核心概念
Implementing coordinated load shifting and flow rate limitation strategies can significantly reduce peak flow rates in district heating systems.
摘要
This article explores strategies to reduce peak volume flow rates in district heating systems. It evaluates load shifting, return temperature limitations, and flow rate limitations. The impact of these strategies on peak flow rates, pumping power, and aggregate return temperatures is analyzed. Results show that load shifting has the most significant impact, followed by return temperature limitations. Additionally, targeting a few key consumers with these strategies can provide substantial benefits.
Abstract:
- Reduction of peak flow rate is crucial for district heating grids.
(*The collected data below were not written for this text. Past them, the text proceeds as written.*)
### config.mk
export PLATFORM = sky130hd
export DESIGN_NAME = ctbr_top
export DESIGN_NICKNAME = d
export VERILOG_FILES = /design/src/rtl/ctbr_pkg.sv /design/src/rtl/ctbr_sync.sv /design/src/rtl/ctbr_top.sv
export VERILOG_INCLUDE_DIRS = /design/src /design/src/rtl
export SDC_FILE = /design/constraint.sdc
export NUM_CORES = 1
export LEC_CHECK = 0
export ABC_CLOCK_PERIOD_IN_PS = 5200
export BUFFER_PORTS_ARGS = -buffer_cell sky130_fd_sc_hd__buf_2
export CAP_MARGIN = 25
export CORE_ASPECT_RATIO = 2
export CORE_UTILIZATION = 52
export CTS_CLUSTER_DIAMETER = 100
export DETAILED_ROUTE_END_ITERATION = 7
export PLACE_DENSITY_LB_ADDON = 0.2
export SETUP_SLACK_MARGIN = 0.3
export SYNTH_ARGS = -nofsm -noshare
export SYNTH_HDL_FRONTEND = slang
export SYNTH_HIERARCHICAL = 1
export SYNTH_SLANG_ARGS = --single-unit
export TNS_END_PERCENT = 20
### constraint.sdc
create_clock -name clk_i -period 5.2 [get_ports clk_i]
set_input_delay 0.26 -clock clk_i [delete_from_list [all_inputs] [get_ports clk_i]]
set_output_delay 0.26 -clock clk_i [all_outputs]
set_load 0.02 [all_outputs]
### src/rtl/ctbr_regs.svh
// register indices, field positions and reset values of the tie-off/bias bank
// assumes byte address = 4 * index on a 32-bit classic wishbone bus
`ifndef CTBR_REGS_SVH
`define CTBR_REGS_SVH

`define CTBR_IDX_TIEOFF      10'h04a
`define CTBR_IDX_BIAS        10'h04b
`define CTBR_IDX_P2P         10'h04c
`define CTBR_IDX_PEAK        10'h04d
`define CTBR_IDX_AMUTE       10'h04e
`define CTBR_IDX_IRQ_STAT    10'h050
`define CTBR_IDX_IRQ_MASK    10'h051

`define CTBR_RST_TIEOFF      9'h000
`define CTBR_RST_BIAS        9'h000
`define CTBR_RST_AMUTE_SEL   1'h0
`define CTBR_RST_IRQ         4'h0

// input tie-off register: bit 8 enable, bits 7..0 switch forces
`define CTBR_TIE_EN          8
`define CTBR_TIE_RAUX        7
`define CTBR_TIE_RLIN        6
`define CTBR_TIE_RMINV       5
`define CTBR_TIE_RMNON       4
`define CTBR_TIE_LAUX        3
`define CTBR_TIE_LEFT_LINE_INPUT        2
`define CTBR_TIE_LMINV       1
`define CTBR_TIE_LMNON       0

// bias and buffer register, bit 7 reserved
`define CTBR_BIAS_HALF       8
`define CTBR_BIAS_UP         6
`define CTBR_BIAS_DN         5
`define CTBR_BUF_BYP         4
`define CTBR_BUF_GND         3
`define CTBR_VREF_H          2
`define CTBR_VREF_M          1
`define CTBR_VREF_L          0
`define CTBR_BIAS_WMASK      9'h17f

// automute control and status register
`define CTBR_AM_SEL          5
`define CTBR_AM_HV           4
`define CTBR_AM_GATE         3

// interrupt status bits
`define CTBR_EV_HV_RISE      0
`define CTBR_EV_HV_FALL      1
`define CTBR_EV_GATE_HOLD    2
`define CTBR_EV_GATE_OPEN    3

`endif

### src/rtl/ctbr_pkg.sv
// types shared by the tie-off/bias register bank
// assumes the constants header is included by the modules
package ctbr_pkg;
    typedef logic [8:0] ctbr_word_t;
    typedef logic [3:0] ctbr_evt_t;
    typedef enum logic [2:0] {
        CTBR_SEL_NONE,
        CTBR_SEL_TIEOFF,
        CTBR_SEL_BIAS,
        CTBR_SEL_P2P,
        CTBR_SEL_PEAK,
        CTBR_SEL_AMUTE,
        CTBR_SEL_STAT,
        CTBR_SEL_MASK
    } ctbr_sel_t;
endpackage : ctbr_pkg

### src/rtl/ctbr_sync.sv
// three-stage synchroniser with agreement filter for asynchronous levels
// assumes inputs come from outside the clk_i domain
`timescale 1ns/1ns
`default_nettype none
module ctbr_sync #(
    parameter int WIDTH = 1
) (
    input  wire logic             clk_i,
    input  wire logic             rst_i,
    input  wire logic [WIDTH-1:0] async_i,
    output logic      [WIDTH-1:0] level_o
);
    logic [WIDTH-1:0] meta_ff;
    logic [WIDTH-1:0] sync2_ff;
    logic [WIDTH-1:0] sync3_ff;
    logic [WIDTH-1:0] level_ff;

    always_ff @(posedge clk_i) begin
        if (rst_i) begin
            meta_ff  <= '0;
            sync2_ff <= '0;
            sync3_ff <= '0;
        end else begin
            meta_ff  <= async_i;
            sync2_ff <= meta_ff;
            sync3_ff <= sync2_ff;
        end
    end

    // a bit only moves once stages two and three agree
    always_ff @(posedge clk_i) begin
        if (rst_i) begin
            level_ff <= '0;
        end else begin
            for (int i = 0; i < WIDTH; i++) begin
                if (sync2_ff[i] == sync3_ff[i]) begin
                    level_ff[i] <= sync3_ff[i];
                end
            end
        end
    end

    assign level_o = level_ff;
endmodule : ctbr_sync
`default_nettype wire

### src/rtl/ctbr_top.sv
// tie-off override, bias trim and level readout register bank, wishbone slave
// assumes a classic wishbone master on clk_i; alc values and auto switch
// requests come from logic on clk_i; detector flags arrive asynchronously
//
// Behaviour
// RQ1: the override enable picks manual force bits or automatic control for all input tie-offs.
// RQ2: with override on, each right-channel force bit opens its switch at 0 and closes it at 1.
// RQ3: with override on, each left-channel force bit opens its switch at 0 and closes it at 1.
// RQ4: a half-bias bit drives the mix/boost stages to half bias current when set.
// RQ5: a bias-increase bit raises the mix/boost bias by 500 microamps when set.
// RQ6: a bias-decrease bit lowers the mix/boost bias by 250 microamps when set.
// RQ7: the bypass force bit closes the buffer bypass switch while the buffer is off, else auto.
// RQ8: the ground force bit closes the buffer output ground switch while the buffer is off.
// RQ9: each of three divider force bits closes its switch at 1 and follows power management at 0.
// RQ10: a read-only register returns the live peak-to-peak detector value on every read.
// RQ11: a second read-only register returns the live peak detector value.
// RQ12: with both channels under level control each readout gives the larger channel value.
// RQ13: the automute select bit observes attenuator input at 0 and serial playback input at 1.
// RQ14: a read-only bit shows the speaker supply high-voltage detector state.
// RQ15: a read-only bit shows 1 while the noise gate holds gain and 0 while gain may change.
// RQ16: the tie-off and the bias/buffer registers reset to zero.
// RQ17: reserved bits read zero, writes to them and to read-only fields have no effect.
//
// Local design decision: the Wishbone slave port.
`timescale 1ns/1ns
`default_nettype none
`include "ctbr_regs.svh"
module ctbr_top #(
    parameter int ADR_W = 12,
    parameter int VAL_W = 9
) (
    input  wire logic             clk_i,
    input  wire logic             rst_i,

    // wishbone slave
    input  wire logic             cyc_i,
    input  wire logic             stb_i,
    input  wire logic             we_i,
    input  wire logic [ADR_W-1:0] adr_i,
    input  wire logic [3:0]       sel_i,
    input  wire logic [31:0]      dat_i,
    output logic      [31:0]      dat_o,
    output logic                  ack_o,
    output logic                  irq_o,

    // automatic tie-off requests, bit order as the force fields
    input  wire logic [7:0]       auto_tieoff_close_i,
    output logic      [7:0]       tieoff_close_o,

    // input buffer and reference divider
    input  wire logic             input_buffer_enabled_i,
    input  wire logic             auto_buffer_bypass_close_i,
    input  wire logic             auto_buffer_ground_close_i,
    input  wire logic [2:0]       pwr_mgmt_ref_close_i,
    output logic                  buffer_bypass_close_o,
    output logic                  buffer_ground_close_o,
    output logic      [2:0]       ref_divider_close_o,

    // bias trims
    output logic                  boost_bias_half_o,
    output logic                  boost_bias_increase_o,
    output logic                  boost_bias_decrease_o,

    // level detectors
    input  wire logic             alc_left_active_i,
    input  wire logic             alc_right_active_i,
    input  wire logic [VAL_W-1:0] left_peak_to_peak_i,
    input  wire logic [VAL_W-1:0] right_peak_to_peak_i,
    input  wire logic [VAL_W-1:0] left_peak_i,
    input  wire logic [VAL_W-1:0] right_peak_i,

    // automute and status
    output logic                  automute_observe_select_o,
    input  wire logic             speaker_supply_high_i,
    input  wire logic             noise_gate_active_i
);
    ctbr_pkg::ctbr_word_t tieoff_ff;
    ctbr_pkg::ctbr_word_t bias_ff;
    logic                 amute_sel_ff;
    ctbr_pkg::ctbr_evt_t  irq_stat_ff;
    ctbr_pkg::ctbr_evt_t  irq_mask_ff;

    ctbr_pkg::ctbr_evt_t  nxt_irq_stat;
    ctbr_pkg::ctbr_evt_t  events;

    logic                 ack_ff;
    logic [31:0]          dat_ff;

    logic [7:0]           tieoff_close_ff;
    logic                 bypass_ff;
    logic                 ground_ff;
    logic [2:0]           ref_close_ff;

    logic [1:0]           flags_sync;
    logic                 hv_prev_ff;
    logic                 gate_prev_ff;
    logic [VAL_W-1:0]     p2p_sel;
    logic [VAL_W-1:0]     peak_sel;

    ctbr_pkg::ctbr_sel_t  reg_sel;
    ctbr_pkg::ctbr_word_t rd_word;
    logic                 req;
    logic                 wr_lo;
    logic                 wr_hi;

    // detector flags come from analog comparators
    ctbr_sync #(
        .WIDTH (2)
    ) u_flag_sync (
        .clk_i   (clk_i),
        .rst_i   (rst_i),
        .async_i ({noise_gate_active_i, speaker_supply_high_i}),
        .level_o (flags_sync)
    );

    // one new request per handshake; ack drops the cycle after it rose
    assign req   = cyc_i & stb_i & ~ack_ff;
    assign wr_lo = req & we_i & sel_i[0];
    assign wr_hi = req & we_i & sel_i[1];

    always_comb begin
        if (adr_i[1:0] != 2'h0) begin
            reg_sel = ctbr_pkg::CTBR_SEL_NONE;
        end else if (adr_i[ADR_W-1:2] == `CTBR_IDX_TIEOFF) begin
            reg_sel = ctbr_pkg::CTBR_SEL_TIEOFF;
        end else if (adr_i[ADR_W-1:2] == `CTBR_IDX_BIAS) begin
            reg_sel = ctbr_pkg::CTBR_SEL_BIAS;
        end else if (adr_i[ADR_W-1:2] == `CTBR_IDX_P2P) begin
            reg_sel = ctbr_pkg::CTBR_SEL_P2P;
        end else if (adr_i[ADR_W-1:2] == `CTBR_IDX_PEAK) begin
            reg_sel = ctbr_pkg::CTBR_SEL_PEAK;
        end else if (adr_i[ADR_W-1:2] == `CTBR_IDX_AMUTE) begin
            reg_sel = ctbr_pkg::CTBR_SEL_AMUTE;
        end else if (adr_i[ADR_W-1:2] == `CTBR_IDX_IRQ_STAT) begin
            reg_sel = ctbr_pkg::CTBR_SEL_STAT;
        end else if (adr_i[ADR_W-1:2] == `CTBR_IDX_IRQ_MASK) begin
            reg_sel = ctbr_pkg::CTBR_SEL_MASK;
        end else begin
            reg_sel = ctbr_pkg::CTBR_SEL_NONE;
        end
    end

    // registered ack
    always_ff @(posedge clk_i) begin
        if (rst_i) begin
            ack_ff <= 1'b0;
        end else begin
            ack_ff <= req;
        end
    end

    // tie-off register, byte lane 0 holds forces, lane 1 the enable
    always_ff @(posedge clk_i) begin
        if (rst_i) begin
            tieoff_ff <= `CTBR_RST_TIEOFF; // [RQ16]
        end else if (reg_sel == ctbr_pkg::CTBR_SEL_TIEOFF) begin
            if (wr_lo) begin
                tieoff_ff[7:0] <= dat_i[7:0];
            end
            if (wr_hi) begin
                tieoff_ff[8] <= dat_i[8];
            end
        end
    end

    // bias and buffer register, reserved bit 7 never stores
    always_ff @(posedge clk_i) begin
        if (rst_i) begin
            bias_ff <= `CTBR_RST_BIAS; // [RQ16]
        end else if (reg_sel == ctbr_pkg::CTBR_SEL_BIAS) begin
            if (wr_lo) begin
                bias_ff[7:0] <= dat_i[7:0] & 8'(`CTBR_BIAS_WMASK); // [RQ17]
            end
            if (wr_hi) begin
                bias_ff[8] <= dat_i[8];
            end
        end
    end

    // only the select bit of the automute register is writable
    always_ff @(posedge clk_i) begin
        if (rst_i) begin
            amute_sel_ff <= `CTBR_RST_AMUTE_SEL;
        end else if (wr_lo && reg_sel == ctbr_pkg::CTBR_SEL_AMUTE) begin
            amute_sel_ff <= dat_i[`CTBR_AM_SEL]; // [RQ13] [RQ17]
        end
    end

    always_ff @(posedge clk_i) begin
        if (rst_i) begin
            irq_mask_ff <= `CTBR_RST_IRQ;
        end else if (wr_lo && reg_sel == ctbr_pkg::CTBR_SEL_MASK) begin
            irq_mask_ff <= dat_i[3:0];
        end
    end

    // tie-off switch drive
    always_ff @(posedge clk_i) begin
        if (rst_i) begin
            tieoff_close_ff <= 8'h00;
        end else if (tieoff_ff[`CTBR_TIE_EN]) begin
            // right half then left half of the force byte
            tieoff_close_ff[7:4] <= tieoff_ff[7:4]; // [RQ1] [RQ2]
            tieoff_close_ff[3:0] <= tieoff_ff[3:0]; // [RQ1] [RQ3]
        end else begin
            tieoff_close_ff <= auto_tieoff_close_i; // [RQ1]
        end
    end

    // forced closure only applies while the buffer amp is off
    always_ff @(posedge clk_i) begin
        if (rst_i) begin
            bypass_ff <= 1'b0;
            ground_ff <= 1'b0;
        end else begin
            if (bias_ff[`CTBR_BUF_BYP] && !input_buffer_enabled_i) begin
                bypass_ff <= 1'b1; // [RQ7]
            end else begin
                bypass_ff <= auto_buffer_bypass_close_i; // [RQ7]
            end
            if (bias_ff[`CTBR_BUF_GND] && !input_buffer_enabled_i) begin
                ground_ff <= 1'b1; // [RQ8]
            end else begin
                ground_ff <= auto_buffer_ground_close_i; // [RQ8]
            end
        end
    end

    always_ff @(posedge clk_i) begin
        if (rst_i) begin
            ref_close_ff <= 3'h0;
        end else begin
            ref_close_ff <= bias_ff[2:0] | pwr_mgmt_ref_close_i; // [RQ9]
        end
    end

    assign tieoff_close_o            = tieoff_close_ff;
    assign buffer_bypass_close_o     = bypass_ff;
    assign buffer_ground_close_o     = ground_ff;
    assign ref_divider_close_o       = ref_close_ff;
    assign boost_bias_half_o         = bias_ff[`CTBR_BIAS_HALF]; // [RQ4]
    assign boost_bias_increase_o     = bias_ff[`CTBR_BIAS_UP]; // [RQ5]
    assign boost_bias_decrease_o     = bias_ff[`CTBR_BIAS_DN]; // [RQ6]
    assign automute_observe_select_o = amute_sel_ff; // [RQ13]

    // readout channel choice; a lone active channel reports itself
    always_comb begin
        if (alc_left_active_i && alc_right_active_i) begin
            p2p_sel  = (left_peak_to_peak_i > right_peak_to_peak_i) ?
                       left_peak_to_peak_i : right_peak_to_peak_i; // [RQ12]
            peak_sel = (left_peak_i > right_peak_i) ?
                       left_peak_i : right_peak_i; // [RQ12]
        end else if (alc_right_active_i) begin
            p2p_sel  = right_peak_to_peak_i;
            peak_sel = right_peak_i;
        end else begin
            p2p_sel  = left_peak_to_peak_i;
            peak_sel = left_peak_i;
        end
    end

    // status events from the filtered detector levels
    always_ff @(posedge clk_i) begin
        if (rst_i) begin
            hv_prev_ff   <= 1'b0;
            gate_prev_ff <= 1'b0;
        end else begin
            hv_prev_ff   <= flags_sync[0];
            gate_prev_ff <= flags_sync[1];
        end
    end

    always_comb begin
        events                     = 4'h0;
        events[`CTBR_EV_HV_RISE]   = flags_sync[0] & ~hv_prev_ff;
        events[`CTBR_EV_HV_FALL]   = ~flags_sync[0] & hv_prev_ff;
        events[`CTBR_EV_GATE_HOLD] = flags_sync[1] & ~gate_prev_ff;
        events[`CTBR_EV_GATE_OPEN] = ~flags_sync[1] & gate_prev_ff;
    end

    // read clears the sticky bits, but an event in that cycle survives
    always_comb begin
        nxt_irq_stat = irq_stat_ff | events;
        if (req && !we_i && reg_sel == ctbr_pkg::CTBR_SEL_STAT) begin
            nxt_irq_stat = events;
        end
    end

    // sticky status bits
    always_ff @(posedge clk_i) begin
        if (rst_i) begin
            irq_stat_ff <= `CTBR_RST_IRQ;
        end else begin
            irq_stat_ff <= nxt_irq_stat;
        end
    end

    assign irq_o = |(irq_stat_ff & irq_mask_ff);

    // read mux, unmapped addresses read zero
    always_comb begin
        rd_word = 9'h000;
        case (reg_sel)
            ctbr_pkg::CTBR_SEL_TIEOFF: begin
                rd_word = tieoff_ff;
            end
            ctbr_pkg::CTBR_SEL_BIAS: begin
                rd_word = bias_ff;
            end
            ctbr_pkg::CTBR_SEL_P2P: begin
                rd_word = p2p_sel; // [RQ10]
            end
            ctbr_pkg::CTBR_SEL_PEAK: begin
                rd_word = peak_sel; // [RQ11]
            end
            ctbr_pkg::CTBR_SEL_AMUTE: begin
                rd_word[`CTBR_AM_SEL]  = amute_sel_ff;
                rd_word[`CTBR_AM_HV]   = flags_sync[0]; // [RQ14]
                rd_word[`CTBR_AM_GATE] = flags_sync[1]; // [RQ15]
            end
            ctbr_pkg::CTBR_SEL_STAT: begin
                rd_word[3:0] = irq_stat_ff;
            end
            ctbr_pkg::CTBR_SEL_MASK: begin
                rd_word[3:0] = irq_mask_ff;
            end
            default: begin
                rd_word = 9'h000;
            end
        endcase
    end

    // read data captured on the request edge, held while ack is high
    always_ff @(posedge clk_i) begin
        if (rst_i) begin
            dat_ff <= 32'h0000_0000;
        end else if (req && !we_i) begin
            dat_ff <= {23'h00_0000, rd_word}; // [RQ17]
        end else if (req) begin
            dat_ff <= 32'h0000_0000;
        end
    end

    assign dat_o = dat_ff;
    assign ack_o = ack_ff;
endmodule : ctbr_top
`default_nettype wire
- Operational data from German district heating system evaluated.
- Load shifting, return temperature limits, and flow rate limits investigated.
Introduction:
- 4th generation district heating enables lower supply temperatures.
- Challenges arise when retrofitting existing grids for lower temperatures.
Method:
- Dataset from 18 consumer substations analyzed.
- Strategies: load shifting, return temp limits, flow rate limits explored.
Results:
- Load shifting had the greatest impact on reducing peak flow rates.
- Return temp limits provided additional benefits like reduced pumping energy.
- Flow rate limits showed diminishing returns beyond a certain limit level.
Conclusion:
- Coordinated load shifting strategy was most effective in reducing peak flow rates.
- Targeting key consumers with strategies yielded significant benefits.
统计
Three strategies for reducing the peak flow rate are investigated: A load shifting demand response strategy, an upper limitation in substation return temperatures, and an upper limitation on each substation’s volume flow rate.
引用
"Imposing up to 18% load flexibility provides an equal reduction in the peak system flow rate under the load-shifting strategy."
"The limited return temperature strategy is less efficient at curtailing the peak flow rate but provides an overall reduction of volume flow rates."